**The problem:**
How many lines in the entries below contain "assign"? Answer with the number only.

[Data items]

--- START ---

File: src/rtl/pong_game_core.sv
// Two-player pong engine: paddles, ball physics, serve, scoring, pause and game-over.
// State advances only on frame_tick; all outputs are registered.
module pong_game_core #(
   parameter int FIELD_W   = 640,
   parameter int FIELD_H   = 480,
   parameter int P1_X      = 40,
   parameter int P2_X      = 600,
   parameter int PAD_W     = 8,
   parameter int PAD_H     = 50,
   parameter int BALL_SZ   = 8,
   parameter int P_SPD     = 16,
   parameter int BX_SPD    = 8,
   parameter int BY_SPD    = 8,
   parameter int WIN_SCORE = 9,
   parameter int PAUSE_FR  = 60
) (
   input  logic       clk,
   input  logic       rst,
   input  logic       frame_tick,
   input  logic       p1_up,
   input  logic       p1_dn,
   input  logic       p2_up,
   input  logic       p2_dn,
   input  logic       p1_srv,
   input  logic       p2_srv,
   output logic [8:0] p1_y,
   output logic [8:0] p2_y,
   output logic [9:0] ball_x,
   output logic [8:0] ball_y,
   output logic [3:0] score1,
   output logic [3:0] score2,
   output logic [2:0] state,
   output logic       beep_pad,
   output logic       beep_wall,
   output logic       beep_score
);

   localparam logic [2:0] StServeP1  = 3'd0;
   localparam logic [2:0] StServeP2  = 3'd1;
   localparam logic [2:0] StPlay     = 3'd2;
   localparam logic [2:0] StPoint    = 3'd3;
   localparam logic [2:0] StGameOver = 3'd4;

   localparam int CntW = (PAUSE_FR > 1) ? $clog2(PAUSE_FR) : 1;
   localparam logic [CntW-1:0] CntLast = CntW'(PAUSE_FR - 1);
   localparam logic [3:0] WinScore = 4'(WIN_SCORE);

   localparam logic signed [10:0] PSpd     = 11'(P_SPD);
   localparam logic signed [10:0] BxSpd    = 11'(BX_SPD);
   localparam logic signed [10:0] BySpd    = 11'(BY_SPD);
   localparam logic signed [10:0] HalfBall = 11'(BALL_SZ / 2);
   localparam logic signed [10:0] PadMin   = 11'(PAD_H / 2);
   localparam logic signed [10:0] PadMax   = 11'(FIELD_H - 1 - PAD_H / 2);
   localparam logic signed [10:0] P1Face   = 11'(P1_X + PAD_W / 2);
   localparam logic signed [10:0] P2Face   = 11'(P2_X - PAD_W / 2);
   localparam logic signed [10:0] P1ParkX  = P1Face + HalfBall;
   localparam logic signed [10:0] P2ParkX  = P2Face - HalfBall;
   localparam logic signed [10:0] HitRange = 11'((PAD_H + BALL_SZ) / 2);
   localparam logic signed [10:0] FieldWm1 = 11'(FIELD_W - 1);
   localparam logic signed [10:0] FieldHm1 = 11'(FIELD_H - 1);
   localparam logic signed [10:0] YMid     = 11'(FIELD_H / 2);

   logic [8:0]      p1_y_q, p1_y_d, p2_y_q, p2_y_d, ball_y_q, ball_y_d;
   logic [9:0]      ball_x_q, ball_x_d;
   logic [3:0]      score1_q, score1_d, score2_q, score2_d;
   logic [2:0]      state_q, state_d;
   logic [CntW-1:0] cnt_q, cnt_d;
   logic            vx_neg_q, vx_neg_d, vy_neg_q, vy_neg_d;
   logic            p2_scored_q, p2_scored_d;
   logic            p1_srv_q, p2_srv_q;
   logic            srv1_pend_q, srv1_pend_d, srv2_pend_q, srv2_pend_d;
   logic            beep_pad_q, beep_pad_d, beep_wall_q, beep_wall_d;
   logic            beep_score_q, beep_score_d;

   logic                   srv1_evt, srv2_evt, hit1, hit2;
   logic [8:0]             p1_new, p2_new;
   logic signed [10:0]     bx, by, nx, ny, dy1, dy2;

   function automatic logic [8:0] pad_step(input logic [8:0] y, input logic up,
                                           input logic dn);
      logic signed [10:0] t;
      t = signed'({2'b00, y});
      if (up && !dn) t = t - PSpd;
      else if (dn && !up) t = t + PSpd;
      if (t < PadMin) t = PadMin;
      else if (t > PadMax) t = PadMax;
      return t[8:0];
   endfunction

   always_comb begin
      p1_y_d       = p1_y_q;
      p2_y_d       = p2_y_q;
      ball_x_d     = ball_x_q;
      ball_y_d     = ball_y_q;
      score1_d     = score1_q;
      score2_d     = score2_q;
      state_d      = state_q;
      cnt_d        = cnt_q;
      vx_neg_d     = vx_neg_q;
      vy_neg_d     = vy_neg_q;
      p2_scored_d  = p2_scored_q;
      beep_pad_d   = 1'b0;
      beep_wall_d  = 1'b0;
      beep_score_d = 1'b0;

      // Serve edges between ticks are held until the next tick consumes them.
      srv1_evt    = srv1_pend_q | (p1_srv & ~p1_srv_q);
      srv2_evt    = srv2_pend_q | (p2_srv & ~p2_srv_q);
      srv1_pend_d = srv1_evt & ~frame_tick;
      srv2_pend_d = srv2_evt & ~frame_tick;

      p1_new = pad_step(p1_y_q, p1_up, p1_dn);
      p2_new = pad_step(p2_y_q, p2_up, p2_dn);

      bx  = signed'({1'b0, ball_x_q});
      by  = signed'({2'b00, ball_y_q});
      nx  = vx_neg_q ? bx - BxSpd : bx + BxSpd;
      ny  = vy_neg_q ? by - BySpd : by + BySpd;
      dy1 = ny - signed'({2'b00, p1_y_q});
      dy2 = ny - signed'({2'b00, p2_y_q});
      hit1 = vx_neg_q && (bx - HalfBall > P1Face) && (nx - HalfBall <= P1Face) &&
             (dy1 <= HitRange) && (dy1 >= -HitRange);
      hit2 = !vx_neg_q && (bx + HalfBall < P2Face) && (nx + HalfBall >= P2Face) &&
             (dy2 <= HitRange) && (dy2 >= -HitRange);

      if (frame_tick) begin
         case (state_q)
            StServeP1: begin
               p1_y_d   = p1_new;
               p2_y_d   = p2_new;
               ball_x_d = 10'(P1ParkX);
               ball_y_d = p1_new;
               if (srv1_evt) begin
                  state_d  = StPlay;
                  vx_neg_d = 1'b0;
               end
            end
            StServeP2: begin
               p1_y_d   = p1_new;
               p2_y_d   = p2_new;
               ball_x_d = 10'(P2ParkX);
               ball_y_d = p2_new;
               if (srv2_evt) begin
                  state_d  = StPlay;
                  vx_neg_d = 1'b1;
               end
            end
            StPlay: begin
               p1_y_d = p1_new;
               p2_y_d = p2_new;
               if (nx - HalfBall <= 11'sd0) begin
                  score2_d     = (score2_q == WinScore) ? score2_q : score2_q + 4'd1;
                  p2_scored_d  = 1'b1;
                  beep_score_d = 1'b1;
                  state_d      = StPoint;
                  cnt_d        = '0;
               end else if (nx + HalfBall >= FieldWm1) begin
                  score1_d     = (score1_q == WinScore) ? score1_q : score1_q + 4'd1;
                  p2_scored_d  = 1'b0;
                  beep_score_d = 1'b1;
                  state_d      = StPoint;
                  cnt_d        = '0;
               end else begin
                  ball_x_d = nx[9:0];
                  ball_y_d = ny[8:0];
                  if (hit1) begin
                     ball_x_d   = 10'(P1ParkX);
                     vx_neg_d   = 1'b0;
                     beep_pad_d = 1'b1;
                  end else if (hit2) begin
                     ball_x_d   = 10'(P2ParkX);
                     vx_neg_d   = 1'b1;
                     beep_pad_d = 1'b1;
                  end
                  if (ny - HalfBall < 11'sd0) begin
                     ball_y_d    = 9'(HalfBall);
                     vy_neg_d    = 1'b0;
                     beep_wall_d = 1'b1;
                  end else if (ny + HalfBall > FieldHm1) begin
                     ball_y_d    = 9'(FieldHm1 - HalfBall);
                     vy_neg_d    = 1'b1;
                     beep_wall_d = 1'b1;
                  end
               end
            end
            StPoint: begin
               cnt_d = cnt_q + 1'b1;
               if (cnt_q == CntLast) begin
                  // The conceding player serves next unless the scorer has just won.
                  if (p2_scored_q) begin
                     if (score2_q == WinScore) begin
                        state_d = StGameOver;
                     end else begin
                        state_d  = StServeP1;
                        ball_x_d = 10'(P1ParkX);
                        ball_y_d = p1_y_q;
                     end
                  end else begin
                     if (score1_q == WinScore) begin
                        state_d = StGameOver;
                     end else begin
                        state_d  = StServeP2;
                        ball_x_d = 10'(P2ParkX);
                        ball_y_d = p2_y_q;
                     end
                  end
               end
            end
            StGameOver: begin
               if (srv1_evt || srv2_evt) begin
                  score1_d = '0;
                  score2_d = '0;
                  p1_y_d   = 9'(YMid);
                  p2_y_d   = 9'(YMid);
                  ball_x_d = 10'(P1ParkX);
                  ball_y_d = 9'(YMid);
                  state_d  = StServeP1;
               end
            end
            default: state_d = StServeP1;
         endcase
      end
   end

   always_ff @(posedge clk) begin
      if (rst) begin
         p1_y_q       <= 9'(YMid);
         p2_y_q       <= 9'(YMid);
         ball_x_q     <= 10'(P1ParkX);
         ball_y_q     <= 9'(YMid);
         score1_q     <= '0;
         score2_q     <= '0;
         state_q      <= StServeP1;
         cnt_q        <= '0;
         vx_neg_q     <= 1'b0;
         vy_neg_q     <= 1'b0;
         p2_scored_q  <= 1'b0;
         p1_srv_q     <= 1'b0;
         p2_srv_q     <= 1'b0;
         srv1_pend_q  <= 1'b0;
         srv2_pend_q  <= 1'b0;
         beep_pad_q   <= 1'b0;
         beep_wall_q  <= 1'b0;
         beep_score_q <= 1'b0;
      end else begin
         p1_y_q       <= p1_y_d;
         p2_y_q       <= p2_y_d;
         ball_x_q     <= ball_x_d;
         ball_y_q     <= ball_y_d;
         score1_q     <= score1_d;
         score2_q     <= score2_d;
         state_q      <= state_d;
         cnt_q        <= cnt_d;
         vx_neg_q     <= vx_neg_d;
         vy_neg_q     <= vy_neg_d;
         p2_scored_q  <= p2_scored_d;
         p1_srv_q     <= p1_srv;
         p2_srv_q     <= p2_srv;
         srv1_pend_q  <= srv1_pend_d;
         srv2_pend_q  <= srv2_pend_d;
         beep_pad_q   <= beep_pad_d;
         beep_wall_q  <= beep_wall_d;
         beep_score_q <= beep_score_d;
      end
   end

   assign p1_y       = p1_y_q;
   assign p2_y       = p2_y_q;
   assign ball_x     = ball_x_q;
   assign ball_y     = ball_y_q;
   assign score1     = score1_q;
   assign score2     = score2_q;
   assign state      = state_q;
   assign beep_pad   = beep_pad_q;
   assign beep_wall  = beep_wall_q;
   assign beep_score = beep_score_q;

endmodule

--- END ---

**Exercise solution:**
10